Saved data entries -
==> inputs of run a <==
==> flow/design.v <==
`timescale 1ns/1ps
module ddr2_test
	(
	input  wire          clk,
	input  wire          reset,
	input  wire          writes_en,
	input  wire          reads_en,
	input  wire          calib_done, 
	output reg           ib_re,
	input  wire [31:0]   ib_data,
	input  wire [7:0]    ib_count,  
	input  wire          ib_valid,
	input  wire          ib_empty,
	output reg           ob_we,
	output reg  [31:0]   ob_data,
	input  wire [9:0]    ob_count,
	output reg           p0_rd_en_o, 
	input  wire          p0_rd_empty,
	input  wire [31:0]   p0_rd_data,
	input  wire          p0_cmd_full,
	output reg           p0_cmd_en,
	output reg  [2:0]    p0_cmd_instr,
	output reg  [29:0]   p0_cmd_byte_addr,
	output wire [5:0]    p0_cmd_bl_o, 
	input  wire          p0_wr_full,
	output reg           p0_wr_en,
	output reg  [31:0]   p0_wr_data,
	output wire [3:0]    p0_wr_mask,
	output reg [26:0]		MEMORY_COUNT  
	);
localparam FIFO_SIZE      = 1024;
localparam BURST_LEN      = 10;   
wire        rd_fifo_afull;
reg  [29:0] cmd_byte_addr_wr, cmd_byte_addr_rd;
reg  [5:0]  burst_cnt;
reg         write_mode;
reg         read_mode;
reg         reset_d;
assign p0_cmd_bl_o = BURST_LEN - 1;
assign p0_wr_mask = 4'b0000;
always @(posedge clk) write_mode <= writes_en;
always @(posedge clk) read_mode <= reads_en;
always @(posedge clk) reset_d <= reset;
integer state;
localparam s_idle  = 0,
           s_write1 = 10,
           s_write2 = 11,
           s_write3 = 12,
           s_read1 = 20,
           s_read2 = 21,
           s_read3 = 22,
           s_read4 = 23,
			  s_writecmd0 = 30,
			  s_writecmd1 = 31,
			  s_readcmd0 = 40,
			  s_readcmd1 = 41;
always @(posedge clk) begin
	if (reset_d) begin
		state           	<= s_idle;
		burst_cnt       	<= BURST_LEN;
		cmd_byte_addr_wr  <= 0;
		cmd_byte_addr_rd  <= 0;
		p0_cmd_instr 		<= 3'b0;
		p0_cmd_byte_addr 	<= 30'b0;
		MEMORY_COUNT		<= 0;
		p0_cmd_instr 	<= 3'd0;
		p0_cmd_en 		<= 1'b0;
		p0_wr_en 		<= 1'b0;
		p0_rd_en_o 		<= 1'b0;
		ib_re 			<= 1'b0;
		ob_we 			<= 1'b0;
	end else begin
		case (state)
			s_idle: begin
				p0_cmd_en 	<= 1'b0;  
				p0_wr_en 	<= 1'b0;	
				p0_rd_en_o 	<= 1'b0;
				ib_re 		<= 1'b0;
				ob_we 		<= 1'b0;
				burst_cnt <= BURST_LEN;
				if ((p0_cmd_full == 1'b0) && (p0_cmd_en == 1'b0) && calib_done==1 && write_mode==1 && (ib_count >= BURST_LEN) && (MEMORY_COUNT<(27'd0-4*BURST_LEN))) begin
					state <= s_write1;
				end else if ((p0_cmd_full == 1'b0) && (p0_cmd_en == 1'b0) && calib_done==1 && read_mode==1 && (ob_count<(FIFO_SIZE-1-4*BURST_LEN) ) && (MEMORY_COUNT>4*BURST_LEN)) begin
					state <= s_readcmd0;
				end
			end
			s_write1: begin
				p0_wr_en <= 1'b0;					  
				ib_re <= 1'b1;
				state <= s_write2;
			end
			s_write2: begin
				ib_re <= 1'b0;
				if(ib_valid==1) begin
					p0_wr_data <= ib_data;
					burst_cnt <= burst_cnt - 1;
					state <= s_write3;
				end
			end
			s_write3: begin
				if (p0_wr_full == 1'b0) begin
					p0_wr_en   <= 1'b1;
					if (burst_cnt == 6'd0) begin
						state <= s_writecmd0;
						MEMORY_COUNT	  <= MEMORY_COUNT+4*BURST_LEN;
					end else begin
						state 			  <= s_write1;
					end
				end
			end
			s_writecmd0: begin
				p0_wr_en    	  <= 1'b0;
				p0_cmd_byte_addr <= cmd_byte_addr_wr;
				cmd_byte_addr_wr <= cmd_byte_addr_wr + 4*BURST_LEN;  
				p0_cmd_instr     <= 3'b000;
				state 			  <= s_writecmd1;
			end
			s_writecmd1: begin
				p0_cmd_en <= 1'b1;				 
				state <= s_idle;					 
			end
			s_readcmd0: begin
				p0_cmd_instr <= 3'b001;						 	 
				p0_cmd_byte_addr <= cmd_byte_addr_rd; 	 
				state <= s_readcmd1;	
			end
			s_readcmd1: begin
				p0_cmd_en <= 1'b1;					 
				state <= s_read1;	
			end
			s_read1: begin
				p0_cmd_en <= 1'b0;				  
				if (p0_rd_empty==0) begin 		  
					p0_rd_en_o  <= 1'b1;			  
					state <= s_read2;
				end
			end
			s_read2: begin
				ob_data <= p0_rd_data;		 
				p0_rd_en_o  <= 1'b0;					 	 
				state <= s_read3;
			end
			s_read3: begin
				ob_we 		  <= 1'b1;		 
				burst_cnt <= burst_cnt - 1;		 
				state <= s_read4;
			end
			s_read4: begin
				ob_we <= 1'b0;								 
				if ((burst_cnt == 6'd0)) begin 	 
					MEMORY_COUNT <= MEMORY_COUNT - 4*BURST_LEN; 			 
					cmd_byte_addr_rd	<= cmd_byte_addr_rd + 4*BURST_LEN;  
					state <= s_idle;
				end else begin
					state <= s_read1;
				end
			end
		endcase
	end
end
endmodule
==> flow/run.sh <==
#!/bin/bash
# the make line also repeats each setting of config.mk as NAME=value (left out here)
make -C /OpenROAD-flow-scripts/flow DESIGN_CONFIG=/design/flow/config.mk WORK_HOME=/design/flow/orfs CLKGATE_MAP_FILE= finish
==> flow/config.mk <==
export PLATFORM = sky130hd
export DESIGN_NAME = ddr2_test
export DESIGN_NICKNAME = ddr2_test
export VERILOG_FILES = /design/flow/design.v
export SDC_FILE = /design/flow/constraint.sdc
export NUM_CORES = 4
export LEC_CHECK = 0
export CAP_MARGIN = 20
export CORE_ASPECT_RATIO = 1.11
export CORE_MARGIN = 3
export CORE_UTILIZATION = 40
export CTS_CLUSTER_DIAMETER = 340
export CTS_CLUSTER_SIZE = 71
export PLACE_DENSITY_LB_ADDON = 0.12
export SLEW_MARGIN = 20
==> flow/constraint.sdc <==
create_clock -name core_clock -period 3.0 [get_ports {clk}]
set_input_delay 0.6000 -clock core_clock [delete_from_list [all_inputs] [get_ports {clk}]]
set_output_delay 0.6000 -clock core_clock [all_outputs]
set_load 0.01 [all_outputs]
==> run b (differences from run a) <==
==> flow/config.mk (replaced) <==
export PLATFORM = sky130hd
export DESIGN_NAME = ddr2_test
export DESIGN_NICKNAME = ddr2_test
export VERILOG_FILES = /design/flow/design.v
export SDC_FILE = /design/flow/constraint.sdc
export NUM_CORES = 4
export LEC_CHECK = 0
export ABC_AREA = 1
export CAP_MARGIN = 20
export CORE_MARGIN = 2
export CORE_UTILIZATION = 60
export CTS_CLUSTER_SIZE = 98
export PLACE_DENSITY = 0.6
export SLEW_MARGIN = 20
export TNS_END_PERCENT = 20
==> flow/constraint.sdc (replaced) <==
create_clock -name core_clock -period 1.07 [get_ports {clk}]
set_input_delay 0.2140 -clock core_clock [delete_from_list [all_inputs] [get_ports {clk}]]
set_output_delay 0.2140 -clock core_clock [all_outputs]
set_load 0.01 [all_outputs]
==> comparison table <==
|  | run a | run b |
|---|---|---|
| Share of the synthesized netlist area taken by xor and xnor gates | 0.0654 | 0.00602 |
| Compound-cell area share of the yosys netlist | 0.0917 | 0.110 |
| Fraction of synthesized area in multiplexers | 0.0347 | 0 |
| Number of library cell types mapped by synthesis | 56 | 46 |
| Post-Syn Instances | 827 | 1064 |
| Netlist area before placement | 0.00830 mm² | 0.00873 mm² |
| Placement Setup Slack | 0.426 ns | -0.849 ns |
| Number of cells in the yosys synthesis report | 827 | 1064 |
| Run status | finished clean | did not finish |
| Failing step | - | global routing |
| # resized after CTS | 0 | 708 |
| Dpl cell area | 0.0105 mm² | 0.0126 mm² |
| Adder Area Share | 0.0106 | 0.0100 |
| Yosys synthesis chip area | 0.00830 mm² | 0.00873 mm² |
| And+or+nand+nor area frac | 0.201 | 0.269 |
| # Post-CTS Setup Buffers | 0 | 28 |
| Sum of net half-perimeters after detailed placement | 15000 µm | 21000 µm |
| DIE HEIGHT | 158 µm | 125 µm |
| Area of the chip | 0.0225 mm² | 0.0155 mm² |
| Cell with the most instances after synthesis | sky130_fd_sc_hd__nor2_1 | sky130_fd_sc_hd__nand2_1 |
| Total core area | 0.0200 mm² | 0.0144 mm² |
| Row cnt | 54 | 44 |
| Sequential fraction of the synthesis area | 0.550 | 0.523 |
| Area share of the largest cell type after synthesis | 0.318 | 0.303 |
| Post-synthesis area per instance | 10.0 µm² | 8.20 µm² |
| Gp weighted congestion | 0.801 | 0.908 |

Task item - Copy the entries above exactly, but only from the line holding "a | run b |" through the line holding "0.0106 | 0.0100 |", both included.

Written solution -
|  | run a | run b |
|---|---|---|
| Share of the synthesized netlist area taken by xor and xnor gates | 0.0654 | 0.00602 |
| Compound-cell area share of the yosys netlist | 0.0917 | 0.110 |
| Fraction of synthesized area in multiplexers | 0.0347 | 0 |
| Number of library cell types mapped by synthesis | 56 | 46 |
| Post-Syn Instances | 827 | 1064 |
| Netlist area before placement | 0.00830 mm² | 0.00873 mm² |
| Placement Setup Slack | 0.426 ns | -0.849 ns |
| Number of cells in the yosys synthesis report | 827 | 1064 |
| Run status | finished clean | did not finish |
| Failing step | - | global routing |
| # resized after CTS | 0 | 708 |
| Dpl cell area | 0.0105 mm² | 0.0126 mm² |
| Adder Area Share | 0.0106 | 0.0100 |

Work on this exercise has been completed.